New Patent Proposals: It Shouldn't Be Obvious, for Starters

Wednesday, April 28 2004 @ 08:01 PM EDT

Contributed by: PJ

More recognition that the US patent system needs tweaking. A new report from the National Academies' National Research Council sets forth recommendations for improving the patent system:

One suggestion from the report, which you will be able to obtain here, is "an "'open review procedure' for third parties to challenge recently issued patents before the USPTO's administrative patent judges, who would resolve questions about a given patent's validity. If administrative judges handled these validity questions, then federal district courts could focus on patent-infringement issues. . . . The report also urges the USPTO to strenuously observe the statutory requirement known as the 'nonobviousness standard,' which says that in order to qualify for a patent, an invention cannot be obvious to a person of ordinary skill in a given area."
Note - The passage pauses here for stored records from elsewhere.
--- config.mk ---
export PLATFORM = sky130hd
export DESIGN_NAME = slb_bridge
export DESIGN_NICKNAME = d
export VERILOG_FILES = /design/src/logic/slb_pkg.sv /design/src/logic/slb_fifo.sv /design/src/logic/slb_bridge.sv
export SDC_FILE = /design/constraint.sdc
export NUM_CORES = 1
export LEC_CHECK = 0
export BUFFER_PORTS_ARGS = -buffer_cell sky130_fd_sc_hd__buf_4
export CORE_MARGIN = 5
export CORE_UTILIZATION = 60
export CTS_BUF_LIST = sky130_fd_sc_hd__clkbuf_16
export CTS_CLUSTER_DIAMETER = 120
export CTS_CLUSTER_SIZE = 30
export DETAILED_ROUTE_END_ITERATION = 10
export PLACE_DENSITY = 0.78
export SYNTH_ARGS = -nofsm -noshare
export SYNTH_HDL_FRONTEND = slang
export SYNTH_HIERARCHICAL = 1
export SYNTH_SLANG_ARGS = --single-unit
--- constraint.sdc ---
create_clock -name clock_i -period 9.1 [get_ports clock_i]
set_input_delay 0.455 -clock clock_i [delete_from_list [all_inputs] [get_ports clock_i]]
set_output_delay 0.455 -clock clock_i [all_outputs]
set_load 0.02 [all_outputs]
--- src/logic/slb_pkg.sv ---
// Package for the serial link host bridge: framing, command codes, timing.
// Assumes a single 200 MHz clock domain.
package slb_pkg;
  localparam int CLK_HZ = 200000000;
  localparam int DEFAULT_BAUD = 921600;
  localparam logic [15:0] DIV_RESET = 16'(CLK_HZ / DEFAULT_BAUD);
  localparam int CHAR_BITS = 9;
  localparam int FIFO_DEPTH = 8;
  localparam int MS_US = 1000;
  localparam int CLK_PER_US = CLK_HZ / 1000000;
  localparam int MS_CYCLES = MS_US * CLK_PER_US;
  localparam logic [7:0] CMD_HELP = 8'h3f;
  localparam logic [7:0] CMD_BAUD = 8'h42;
  localparam logic [7:0] CMD_WAKE = 8'h54;
  localparam int BANNER_LEN = 16;
  localparam int I2C_INIT_LEN = 4;
  localparam int I2C_HALF = 250;
  localparam int WAKE_DIGITS = 11;
  typedef enum logic [2:0] {
    SLB_IDLE = 3'b000,
    SLB_BAUD = 3'b001,
    SLB_WAKE_ARGS = 3'b010,
    SLB_WAKE_READ = 3'b011,
    SLB_WAKE_WAIT = 3'b100,
    SLB_WAKE_WRITE = 3'b101,
    SLB_BANNER = 3'b110
  } slb_cmd_state_t;
endpackage

--- src/logic/slb_fifo.sv ---
// Synchronous FIFO with valid/ready on both sides.
// Assumes one clock, synchronous active-low reset and a clock enable.
`timescale 1ns/100ps
`default_nettype none
module slb_fifo #(
  parameter int WIDTH = 9,
  parameter int DEPTH = 8
) (
  input wire logic clock_i,              // System clock
  input wire logic reset_n_i,            // Sync reset, active low
  input wire logic enable_i,             // Clock enable
  input wire logic in_valid_i,           // Write request
  output logic in_ready_o,               // Not full
  input wire logic [WIDTH-1:0] in_data_i, // Write data
  output logic out_valid_o,              // Not empty
  input wire logic out_ready_i,          // Read accept
  output logic [WIDTH-1:0] out_data_o    // Head word
);
  localparam int AW = $clog2(DEPTH);
  logic [WIDTH-1:0] mem [DEPTH];
  logic [AW:0] wr_reg, rd_reg;
  wire push = in_valid_i && in_ready_o;
  wire pop = out_valid_o && out_ready_i;
  assign in_ready_o = (wr_reg - rd_reg) != (AW+1)'(DEPTH);
  assign out_valid_o = wr_reg != rd_reg;
  assign out_data_o = mem[rd_reg[AW-1:0]];
  always_ff @(posedge clock_i) begin
    if (!reset_n_i) begin
      wr_reg <= '0;
      rd_reg <= '0;
    end else if (enable_i) begin
      if (push) begin
        mem[wr_reg[AW-1:0]] <= in_data_i;
        wr_reg <= wr_reg + (AW+1)'(1);
      end
      if (pop) rd_reg <= rd_reg + (AW+1)'(1);
    end
  end
endmodule
`default_nettype wire

--- src/logic/slb_bridge.sv ---
// Host-side bridge: buffers host register traffic, relays link replies,
// runs local commands and the reset-time audio init sequence.
// Assumes byte-level serial ports with valid strobes, ready only on host transmit; bit timing is generated here
// only for the link transmitter and the I2C init engine.
`timescale 1ns/100ps
`default_nettype none
module slb_bridge (
  input wire logic clock_i,                    // 200 MHz system clock
  input wire logic reset_n_i,                  // Sync reset incl. reset switch
  input wire logic enable_i,                   // Clock enable, freezes all state
  input wire logic rts_i,                      // Host request-to-send
  input wire logic link_mode_select_i,         // High: bypass mode
  input wire logic control_direction_select_i, // High: host on this side
  input wire logic host_rx_valid_i,            // Host character strobe
  input wire logic [8:0] host_rx_data_i,       // Host character, 9 bits
  output logic host_tx_valid_o,                // Character to host valid
  input wire logic host_tx_ready_i,            // Host port can accept
  output logic [8:0] host_tx_data_o,           // Character to host
  input wire logic link_rx_valid_i,            // Character from link strobe
  input wire logic [8:0] link_rx_data_i,       // Character from link
  output logic link_tx_o,                      // Serial line toward link
  output logic link_busy_o,                    // Link transmitter busy
  output logic host_attached_o,                // Controlling host on this side
  output logic registers_reachable_o,          // Base mode active
  output logic [15:0] baud_divisor_value_o,    // Current bit divisor
  output logic audio_scl_o,                    // Audio I2C clock, low drive
  output logic audio_scl_oe_o,                 // Drives SCL low when high
  output logic audio_sda_o,                    // Audio I2C data, low drive
  output logic audio_sda_oe_o,                 // Drives SDA low when high
  output logic init_done_o                     // Audio init finished
);
  import slb_pkg::*;

  // Direction and mode reporting
  assign host_attached_o = control_direction_select_i;
  assign registers_reachable_o = !link_mode_select_i;

  // Character routing
  wire bypass = link_mode_select_i;
  // A full buffer refuses further host characters; they are lost, not stalled
  wire buffer_char = host_rx_valid_i && (rts_i || bypass);
  wire cmd_char = host_rx_valid_i && !rts_i && !bypass;
  wire [7:0] cmd_byte = host_rx_data_i[7:0];

  // Local command engine state
  slb_cmd_state_t state_reg, state_next;
  logic [15:0] div_reg;
  logic [3:0] digit_cnt_reg;
  logic [43:0] args_reg;
  logic [3:0] ms_left_reg;
  logic [17:0] ms_tick_reg;
  logic [4:0] ban_idx_reg;
  logic [1:0] wake_step_reg;

  assign baud_divisor_value_o = div_reg;

  // Hex digit decode
  wire [3:0] hex_val = (cmd_byte >= 8'h61) ? 4'(cmd_byte - 8'h57) :
                       (cmd_byte >= 8'h41) ? 4'(cmd_byte - 8'h37) : cmd_byte[3:0];
  // Argument digits, first one in the top nibble: AA RR D WW RR DD
  // Delay digit is clamped to 1..8 ms so that a zero never skips the wait
  wire [3:0] wake_delay = (args_reg[27:24] == 4'h0) ? 4'h1 :
                          (args_reg[27:24] > 4'h8) ? 4'h8 : args_reg[27:24];

  // Wake sequence bytes injected into the link stream
  logic [7:0] wake_byte;
  always_comb begin
    wake_byte = 8'h00;
    case ({state_reg == SLB_WAKE_WRITE, wake_step_reg})
      3'b000: wake_byte = args_reg[43:36];
      3'b001: wake_byte = args_reg[35:28];
      3'b010: wake_byte = 8'h01;
      3'b100: wake_byte = args_reg[23:16];
      3'b101: wake_byte = args_reg[15:8];
      3'b110: wake_byte = 8'h01;
      3'b111: wake_byte = args_reg[7:0];
      default: wake_byte = 8'h00;
    endcase
  end
  wire wake_sending = (state_reg == SLB_WAKE_READ) || (state_reg == SLB_WAKE_WRITE);
  wire [8:0] wake_char = {^wake_byte, wake_byte};

  // Host-to-link FIFO; held back while request-to-send stays asserted outside bypass mode
  logic fifo_in_ready, fifo_out_valid, fifo_out_ready;
  logic [8:0] fifo_out_data;
  wire fifo_in_valid = buffer_char || wake_sending;
  // Host traffic wins the FIFO port; the wake step simply waits a cycle
  wire [8:0] fifo_in_data = buffer_char ? host_rx_data_i : wake_char;
  logic wake_push;
  assign wake_push = wake_sending && fifo_in_ready && !buffer_char;

  slb_fifo #(.WIDTH(CHAR_BITS), .DEPTH(FIFO_DEPTH)) u_fifo (
    .clock_i(clock_i),
    .reset_n_i(reset_n_i),
    .enable_i(enable_i),
    .in_valid_i(fifo_in_valid),
    .in_ready_o(fifo_in_ready),
    .in_data_i(fifo_in_data),
    .out_valid_o(fifo_out_valid),
    .out_ready_i(fifo_out_ready),
    .out_data_o(fifo_out_data)
  );

  // Link transmitter: start, 9 data bits LSB first, 1.5 stop bits
  logic [3:0] tx_bit_reg;
  logic [15:0] tx_cnt_reg;
  logic [9:0] tx_sh_reg;
  logic tx_active_reg;
  wire release_ok = !rts_i || bypass;
  wire [15:0] half_div = {1'b0, div_reg[15:1]};
  wire [15:0] bit_len = (tx_bit_reg == 4'd10) ? 16'(div_reg + half_div) : div_reg;
  wire bit_end = tx_cnt_reg >= bit_len - 16'h0001;
  wire frame_end = tx_active_reg && bit_end && (tx_bit_reg == 4'd10);
  // A new character is loaded in the same cycle the stop ends: no gap
  assign fifo_out_ready = release_ok && (!tx_active_reg || frame_end);
  assign link_busy_o = tx_active_reg;

  always_ff @(posedge clock_i) begin
    if (!reset_n_i) begin
      tx_active_reg <= 1'b0;
      tx_bit_reg <= 4'h0;
      tx_cnt_reg <= 16'h0000;
      tx_sh_reg <= 10'h3ff;
      link_tx_o <= 1'b1;
    end else if (enable_i) begin
      if (fifo_out_valid && fifo_out_ready) begin
        tx_active_reg <= 1'b1;
        tx_bit_reg <= 4'h0;
        tx_cnt_reg <= 16'h0000;
        tx_sh_reg <= {fifo_out_data, 1'b0};
        link_tx_o <= 1'b0;
      end else if (frame_end) begin
        tx_active_reg <= 1'b0;
        link_tx_o <= 1'b1;
      end else if (tx_active_reg) begin
        if (bit_end) begin
          tx_cnt_reg <= 16'h0000;
          tx_bit_reg <= tx_bit_reg + 4'h1;
          link_tx_o <= (tx_bit_reg == 4'd9) ? 1'b1 : tx_sh_reg[tx_bit_reg + 4'h1];
        end else begin
          tx_cnt_reg <= tx_cnt_reg + 16'h0001;
        end
      end
    end
  end

  // Host transmit path: link replies win over the banner
  logic banner_valid;
  logic [7:0] banner_byte;
  logic tx_out_valid_reg;
  logic [8:0] tx_out_data_reg;
  wire host_slot_free = !tx_out_valid_reg || host_tx_ready_i;
  wire banner_take = banner_valid && !link_rx_valid_i && host_slot_free;
  assign host_tx_valid_o = tx_out_valid_reg;
  assign host_tx_data_o = tx_out_data_reg;

  always_ff @(posedge clock_i) begin
    if (!reset_n_i) begin
      tx_out_valid_reg <= 1'b0;
      tx_out_data_reg <= 9'h000;
    end else if (enable_i) begin
      if (link_rx_valid_i) begin
        // Link characters are never held back; a stalled host loses the older one
        tx_out_valid_reg <= 1'b1;
        tx_out_data_reg <= link_rx_data_i;
      end else if (banner_take) begin
        tx_out_valid_reg <= 1'b1;
        tx_out_data_reg <= {^banner_byte, banner_byte};
      end else if (host_tx_ready_i) begin
        tx_out_valid_reg <= 1'b0;
      end
    end
  end

  // Banner text and command list
  always_comb begin
    case (ban_idx_reg[3:0])
      4'h0: banner_byte = 8'h42; // B
      4'h1: banner_byte = 8'h52; // R
      4'h2: banner_byte = 8'h47; // G
      4'h3: banner_byte = 8'h20;
      4'h4: banner_byte = 8'h76; // v
      4'h5: banner_byte = 8'h31; // 1
      4'h6: banner_byte = 8'h0d;
      4'h7: banner_byte = 8'h0a;
      4'h8: banner_byte = 8'h3f; // ?
      4'h9: banner_byte = 8'h20;
      4'ha: banner_byte = 8'h42; // B
      4'hb: banner_byte = 8'h20;
      4'hc: banner_byte = 8'h54; // T
      4'hd: banner_byte = 8'h0d;
      4'he: banner_byte = 8'h0a;
      default: banner_byte = 8'h3e; // >
    endcase
  end
  assign banner_valid = state_reg == SLB_BANNER;

  // Command state machine
  wire wait_done = (ms_left_reg == 4'h0) && (ms_tick_reg == 18'h0);
  always_comb begin
    state_next = state_reg;
    case (state_reg)
      SLB_IDLE: begin
        if (cmd_char && cmd_byte == CMD_HELP) state_next = SLB_BANNER;
        else if (cmd_char && cmd_byte == CMD_BAUD) state_next = SLB_BAUD;
        else if (cmd_char && cmd_byte == CMD_WAKE) state_next = SLB_WAKE_ARGS;
        // Any other character leaves everything untouched
      end
      SLB_BAUD: if (cmd_char && digit_cnt_reg == 4'd3) state_next = SLB_IDLE;
      SLB_WAKE_ARGS: if (cmd_char && digit_cnt_reg == 4'(WAKE_DIGITS - 1)) state_next = SLB_WAKE_READ;
      SLB_WAKE_READ: if (wake_push && wake_step_reg == 2'd2) state_next = SLB_WAKE_WAIT;
      SLB_WAKE_WAIT: if (wait_done) state_next = SLB_WAKE_WRITE;
      SLB_WAKE_WRITE: if (wake_push && wake_step_reg == 2'd3) state_next = SLB_IDLE;
      SLB_BANNER: if (banner_take && ban_idx_reg == 5'(BANNER_LEN - 1)) state_next = SLB_IDLE;
      default: state_next = SLB_IDLE;
    endcase
  end

  always_ff @(posedge clock_i) begin
    if (!reset_n_i) begin
      state_reg <= SLB_IDLE;
      div_reg <= DIV_RESET;
      digit_cnt_reg <= 4'h0;
      args_reg <= 44'h0;
      ms_left_reg <= 4'h0;
      ms_tick_reg <= 18'h0;
      ban_idx_reg <= 5'h0;
      wake_step_reg <= 2'h0;
    end else if (enable_i) begin
      state_reg <= state_next;
      if (state_reg == SLB_IDLE) begin
        digit_cnt_reg <= 4'h0;
        ban_idx_reg <= 5'h0;
        wake_step_reg <= 2'h0;
      end
      if ((state_reg == SLB_BAUD || state_reg == SLB_WAKE_ARGS) && cmd_char) begin
        digit_cnt_reg <= digit_cnt_reg + 4'h1;
        args_reg <= {args_reg[39:0], hex_val};
      end
      // Four hex digits form the new divisor, taken on the last one
      if (state_reg == SLB_BAUD && cmd_char && digit_cnt_reg == 4'd3)
        div_reg <= {args_reg[11:0], hex_val};
      if (wake_push) wake_step_reg <= wake_step_reg + 2'h1;
      if (state_reg == SLB_WAKE_READ && state_next == SLB_WAKE_WAIT) begin
        ms_left_reg <= wake_delay - 4'h1;
        ms_tick_reg <= 18'(MS_CYCLES - 1);
        wake_step_reg <= 2'h0;
      end else if (state_reg == SLB_WAKE_WAIT && !wait_done) begin
        if (ms_tick_reg == 18'h0) begin
          ms_tick_reg <= 18'(MS_CYCLES - 1);
          ms_left_reg <= ms_left_reg - 4'h1;
        end else begin
          ms_tick_reg <= ms_tick_reg - 18'h1;
        end
      end
      if (banner_take) ban_idx_reg <= ban_idx_reg + 5'h1;
    end
  end

  // Audio I2C init: fixed byte list, open-drain style outputs
  logic [7:0] init_rom;
  logic [2:0] init_idx_reg;
  logic [3:0] i2c_bit_reg;
  logic [1:0] i2c_phase_reg;
  logic [7:0] i2c_cnt_reg;
  logic init_done_reg;
  logic scl_low_reg, sda_low_reg;
  always_comb begin
    case (init_idx_reg)
      3'd0: init_rom = 8'h20;
      3'd1: init_rom = 8'h0a;
      3'd2: init_rom = 8'h80;
      3'd3: init_rom = 8'h01;
      default: init_rom = 8'h00;
    endcase
  end
  // Bit slots 0..7 data, 8 acknowledge (released), 9 stop
  wire i2c_data_bit = (i2c_bit_reg < 4'd8) ? init_rom[3'(4'd7 - i2c_bit_reg)] : 1'b1;
  assign audio_scl_o = 1'b0;
  assign audio_sda_o = 1'b0;
  assign audio_scl_oe_o = scl_low_reg;
  assign audio_sda_oe_o = sda_low_reg;
  assign init_done_o = init_done_reg;

  always_ff @(posedge clock_i) begin
    if (!reset_n_i) begin
      init_idx_reg <= 3'h0;
      i2c_bit_reg <= 4'h0;
      i2c_phase_reg <= 2'h0;
      i2c_cnt_reg <= 8'h0;
      init_done_reg <= 1'b0;
      scl_low_reg <= 1'b0;
      sda_low_reg <= 1'b1;                                  // start condition
    end else if (enable_i && !init_done_reg) begin
      if (i2c_cnt_reg != 8'(I2C_HALF - 1)) begin
        i2c_cnt_reg <= i2c_cnt_reg + 8'h1;
      end else begin
        i2c_cnt_reg <= 8'h0;
        i2c_phase_reg <= i2c_phase_reg + 2'h1;
        case (i2c_phase_reg)
          2'd0: if (i2c_bit_reg != 4'd10) scl_low_reg <= 1'b1;
          2'd1: sda_low_reg <= (i2c_bit_reg >= 4'd9) ? 1'b1 : !i2c_data_bit;
          2'd2: if (i2c_bit_reg != 4'd10) scl_low_reg <= 1'b0;
          default: begin
            if (i2c_bit_reg == 4'd9) begin
              sda_low_reg <= 1'b0;                          // stop
              if (init_idx_reg == 3'(I2C_INIT_LEN - 1)) begin
                init_done_reg <= 1'b1;
                i2c_bit_reg <= 4'h0;
              end else begin
                // Slot 10: bus-free gap, then a fresh start for the next byte
                i2c_bit_reg <= 4'd10;
              end
              init_idx_reg <= init_idx_reg + 3'h1;
            end else if (i2c_bit_reg == 4'd10) begin
              i2c_bit_reg <= 4'h0;                          // start held, clock follows
            end else begin
              i2c_bit_reg <= i2c_bit_reg + 4'h1;
            end
          end
        endcase
      end
    end
  end
endmodule
`default_nettype wire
The study was sponsored by NASA, U.S. Department of Commerce, Andrew W. Mellon Foundation, Center for the Public Domain, Pharmacia Corp., Merck & Co. Inc., Procter & Gamble Co., and IBM. The National Research Council is the principal operating arm of the National Academy of Sciences and the National Academy of Engineering. It is a private, nonprofit institution that provides science and technology advice under a congressional charter. An executive summary is here.